MARYVILLE, Mo. — Nodaway County Farm Bureau held its annual meeting on Tuesday night at Mozingo Lake Conference Center. The guest speaker was Scott Brown from the College of Agriculture, Food and Natural Resources at the University of Missouri.
The group also elected officers, awarded scholarships and featured a Missouri Farm Bureau grant winner at the meeting.
North Nodaway High School senior Cheyenne Murphy and Northeast Nodaway High School senior Chet Spire each were winners of a $1,000 scholarship from Nodaway County Farm Bureau.
Murphy plans to study accounting at Northwest Missouri State University. She is the daughter of Kami Murphy of Hopkins.
Spire also plans to attend Northwest, where he will study wildlife biology. He is the son of Ronald and Pam Spire of Parnell.
Jefferson C-123 agriculture instructor Jackie Carlson was the recipient of a total of $1,000 in grant monies to use toward a group project involving agriculture students at her school. Of the award, $500 will come from Missouri Farm Bureau and Nodaway County Farm Bureau will match with $500 of its own.
Featured speaker Brown is an associate extension professor in the Division of Applied Sciences and the Director of Strategic Partnerships for the College of Agriculture, Food and Natural Resources at the University of Missouri.
Brown talked about trends in the agriculture industry, including factors affecting prices for corn, soybeans, milk, wheat, beef, pork and poultry; the effects of tariffs on United States exports to countries like China and Japan and how U.S. policy on foreign imports will continue to play a vital role.
He noted that farm income, although appearing to be higher on paper in 2019 than 2018 because of disaster relief and Market Facilitation Program payments, has remained flat and without what he called “major wildcard events,” such as trade, disease and weather, could continue to move sideways.
“Financial stress is showing, but it appears to be in limited scope for now,” Brown said.
He stressed the importance of risk management and cost-efficient resource use for individual producers and said that increased foreign demand will be crucial to long-term price strength, as well as U.S. economic growth in order meet that demand.

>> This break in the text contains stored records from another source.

`config.mk`:
```
export PLATFORM = sky130hd
export DESIGN_NAME = muldiv_sched
export DESIGN_NICKNAME = d
export VERILOG_FILES = /design/src/rtl/muldiv_sched.sv
export SDC_FILE = /design/constraint.sdc
export NUM_CORES = 1
export LEC_CHECK = 0
export CORE_MARGIN = 3
export CORE_UTILIZATION = 42
export CTS_BUF_LIST = sky130_fd_sc_hd__clkbuf_16
export DETAILED_ROUTE_END_ITERATION = 10
export PLACE_DENSITY = 0.85
export SYNTH_ARGS = -nofsm -noshare
export SYNTH_HDL_FRONTEND = slang
export SYNTH_SLANG_ARGS = --single-unit
export TNS_END_PERCENT = 50
```
`constraint.sdc`:
```
create_clock -name clk_i -period 2.2 [get_ports clk_i]
set_input_delay 0.33 -clock clk_i [delete_from_list [all_inputs] [get_ports clk_i]]
set_output_delay 0.33 -clock clk_i [all_outputs]
set_load 0.02 [all_outputs]
```
`src/rtl/muldiv_sched.sv`:
```
// muldiv_sched: runs one mult/div on the shared core, stalls the front end, then steals the regfile write port
module muldiv_sched #(
   parameter int TIMEOUT    = 40,
   parameter int MUL_STATUS = 4,
   parameter int DIV_STATUS = 5
) (
   input  logic        clk_i,
   input  logic        rst_ni,
   input  logic        issue_mul_i,
   input  logic        issue_div_i,
   input  logic [4:0]  issue_rd_i,
   output logic        core_ctrl_mult_o,
   output logic        core_ctrl_div_o,
   input  logic        core_ready_i,
   input  logic        core_exception_i,
   input  logic [31:0] core_result_i,
   output logic        stall_o,
   output logic        wb_steal_o,
   output logic [4:0]  wb_reg_o,
   output logic [31:0] wb_data_o,
   output logic        busy_o
);
   localparam int            CW      = $clog2(TIMEOUT + 1);
   localparam logic [CW-1:0] LAST    = CW'(TIMEOUT - 1);
   localparam logic [31:0]   MUL_ERR = 32'(MUL_STATUS);
   localparam logic [31:0]   DIV_ERR = 32'(DIV_STATUS);
   localparam logic [4:0]    RSTATUS = 5'd30;

   typedef enum logic [1:0] {IDLE, START, RUN, WB} state_e;

   state_e        state_q;
   logic [CW-1:0] cnt_q;
   logic          div_q;
   logic [4:0]    rd_q;
   logic          mul_pulse_q;
   logic          div_pulse_q;
   logic          wb_steal_q;
   logic [4:0]    wb_reg_q;
   logic [31:0]   wb_data_q;
   logic [31:0]   err_code;

   assign err_code = div_q ? DIV_ERR : MUL_ERR;

   // Sequencer: all outputs are registered and loaded on the transition into the state that owns them
   always_ff @(posedge clk_i or negedge rst_ni) begin
      if (!rst_ni) begin
         state_q     <= IDLE;
         cnt_q       <= '0;
         div_q       <= 1'b0;
         rd_q        <= '0;
         mul_pulse_q <= 1'b0;
         div_pulse_q <= 1'b0;
         wb_steal_q  <= 1'b0;
         wb_reg_q    <= '0;
         wb_data_q   <= '0;
      end else begin
         mul_pulse_q <= 1'b0;
         div_pulse_q <= 1'b0;
         wb_steal_q  <= 1'b0;
         wb_reg_q    <= '0;
         wb_data_q   <= '0;
         case (state_q)
            IDLE: if (issue_mul_i || issue_div_i) begin
               state_q     <= START;
               div_q       <= issue_div_i;
               rd_q        <= issue_rd_i;
               cnt_q       <= '0;
               mul_pulse_q <= !issue_div_i;
               div_pulse_q <= issue_div_i;
            end
            START: state_q <= RUN;
            RUN: begin
               cnt_q <= cnt_q + 1'b1;
               if (core_ready_i) begin
                  state_q    <= WB;
                  wb_steal_q <= core_exception_i || (rd_q != 5'd0);
                  wb_reg_q   <= core_exception_i ? RSTATUS : rd_q;
                  wb_data_q  <= core_exception_i ? err_code : core_result_i;
               end else if (cnt_q == LAST) begin
                  state_q    <= WB;
                  wb_steal_q <= 1'b1;
                  wb_reg_q   <= RSTATUS;
                  wb_data_q  <= err_code;
               end
            end
            default: state_q <= IDLE;
         endcase
      end
   end

   assign core_ctrl_mult_o = mul_pulse_q;
   assign core_ctrl_div_o  = div_pulse_q;
   assign wb_steal_o       = wb_steal_q;
   assign wb_reg_o         = wb_reg_q;
   assign wb_data_o        = wb_data_q;
   assign busy_o           = state_q != IDLE;
   assign stall_o          = issue_mul_i | issue_div_i | busy_o;
endmodule

```
Yosys cells after proc, flatten, opt, wreduce, memory -nomap -nowiden
Cells that the tools add are included.
Widths: inputs -> output; s select.
{"block": "totals", "ff_bits": 54, "input_bits": 43, "output_inout_bits": 42, "elab_cells": 49}
{"block": "classes", "addsub": 1, "eq_ne": 5, "n_mux": 22, "n_bitwise": 2, "reduce_logical": 10}
{"cell": "$mux 32", "count": 3}
{"cell": "$mux 5", "count": 4}
{"cell": "$pmux 6 s2", "count": 1}
{"cell": "$mux 1", "count": 8}
{"cell": "$add 6x1->6 const B", "count": 1}
{"cell": "$eq 6x6->1 const B", "count": 1}
{"cell": "$mux 2", "count": 3}
{"cell": "$mux 6", "count": 1}
{"cell": "$pmux 2 s3", "count": 1}
{"cell": "$reduce_and 2->1", "count": 3}
{"cell": "$reduce_bool 5->1", "count": 1}
{"cell": "$reduce_bool 2->1", "count": 2}
{"cell": "$mux 3", "count": 1}
{"cell": "$ne 3x3->1 const B", "count": 1}
{"cell": "$eq 2x1->1 const B", "count": 1}
{"cell": "$eq 2x2->1 const B", "count": 1}
{"cell": "$logic_not 2->1", "count": 1}
{"cell": "$logic_or 1x1->1", "count": 2}
{"cell": "$ne 2x2->1 const B", "count": 1}
{"cell": "$or 1x1->1", "count": 2}
{"cell": "$logic_not 1->1", "count": 1}

Logic depth before layout (Yosys ltp)
{"block": "depth", "ltp_word": 4, "depth_mapped": 6, "mapped_depth_nobuf": 6}

Worst setup path after synthesis
OpenSTA, ideal clock, no wires.
{"block": "synth_timing", "kind": "register to output", "from": "register state_q[0]", "to": "output stall_o", "arrival_time_ns": 1.277, "slack_ns": 0.593, "stages_incl_launch_ff": 5, "n_path_buf": 0, "cell_sequence": "dfrtp_1 inv_1 ha_1 nor3b_4 inv_1"}
{"block": "synth_between", "elab_chain_len": 2}
{"item": "from (decl)", "line_no": "31", "source": "state_e state_q;"}
{"item": "from (signal assigned)", "line_no": "47", "source": "state_q <= IDLE;"}
{"item": "from (signal assigned)", "line_no": "64", "source": "state_q <= START;"}
{"item": "from (signal assigned)", "line_no": "71", "source": "START: state_q <= RUN;"}
{"item": "$reduce_bool 2->1", "line_no": "96", "source": "assign busy_o = state_q != IDLE;"}
{"item": "$or 1x1->1", "line_no": "97", "source": "assign stall_o = issue_mul_i | issue_div_i | busy_o;"}
{"item": "to (decl)", "line_no": "17", "source": "output logic stall_o,"}
No other way between the ends.

Worst setup path in the final report
Ends and elaborated chain as after synthesis.
$ cat config.mk
export PLATFORM = sky130hd
export DESIGN_NAME = uart_rx_fifo
export DESIGN_NICKNAME = d
export VERILOG_FILES = /design/src/rtl/uart_rx_fifo.sv
export SDC_FILE = /design/constraint.sdc
export NUM_CORES = 1
export LEC_CHECK = 0
export ABC_AREA = 1
export CAP_MARGIN = 0
export CORE_AREA = 10 10 97 99
export CTS_CLUSTER_SIZE = 20
export DETAILED_ROUTE_END_ITERATION = 8
export DIE_AREA = 0 0 107 109
export GPL_TIMING_DRIVEN = 1
export PLACE_DENSITY = 0.77
export SLEW_MARGIN = 20
export SYNTH_ARGS = -nofsm -noshare
export SYNTH_HDL_FRONTEND = slang
export SYNTH_SLANG_ARGS = --single-unit
$ cat constraint.sdc
create_clock -name CLK_I -period 3.7 [get_ports CLK_I]
set_input_delay 0.74 -clock CLK_I [delete_from_list [all_inputs] [get_ports CLK_I]]
set_output_delay 0.74 -clock CLK_I [all_outputs]
set_load 0.02 [all_outputs]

The Farm Bureau elected a new slate of officers for the 2019-2020 fiscal year. Terry Eckert, who has served as the group’s president for 10 years handed the gavel over to incoming president Chad McCollough.
Also elected were Vice President Bob Stiens, Secretary Joseph Frueh and Treasurer Andrew Lance.
The remaining board members are Mike Rosenbohm, Gary Hull, Benny Farrell, Richard Groves, Jason Hull and Mary Beth Shipps.
Office personnel are insurance agent Kent Yount, customer service representative Catherine Gast, sales associate Linda Campbell, regional sales manager Dave Broermann, regional coordinator Meredith Lange and District No. 1 representative Jason Kurz.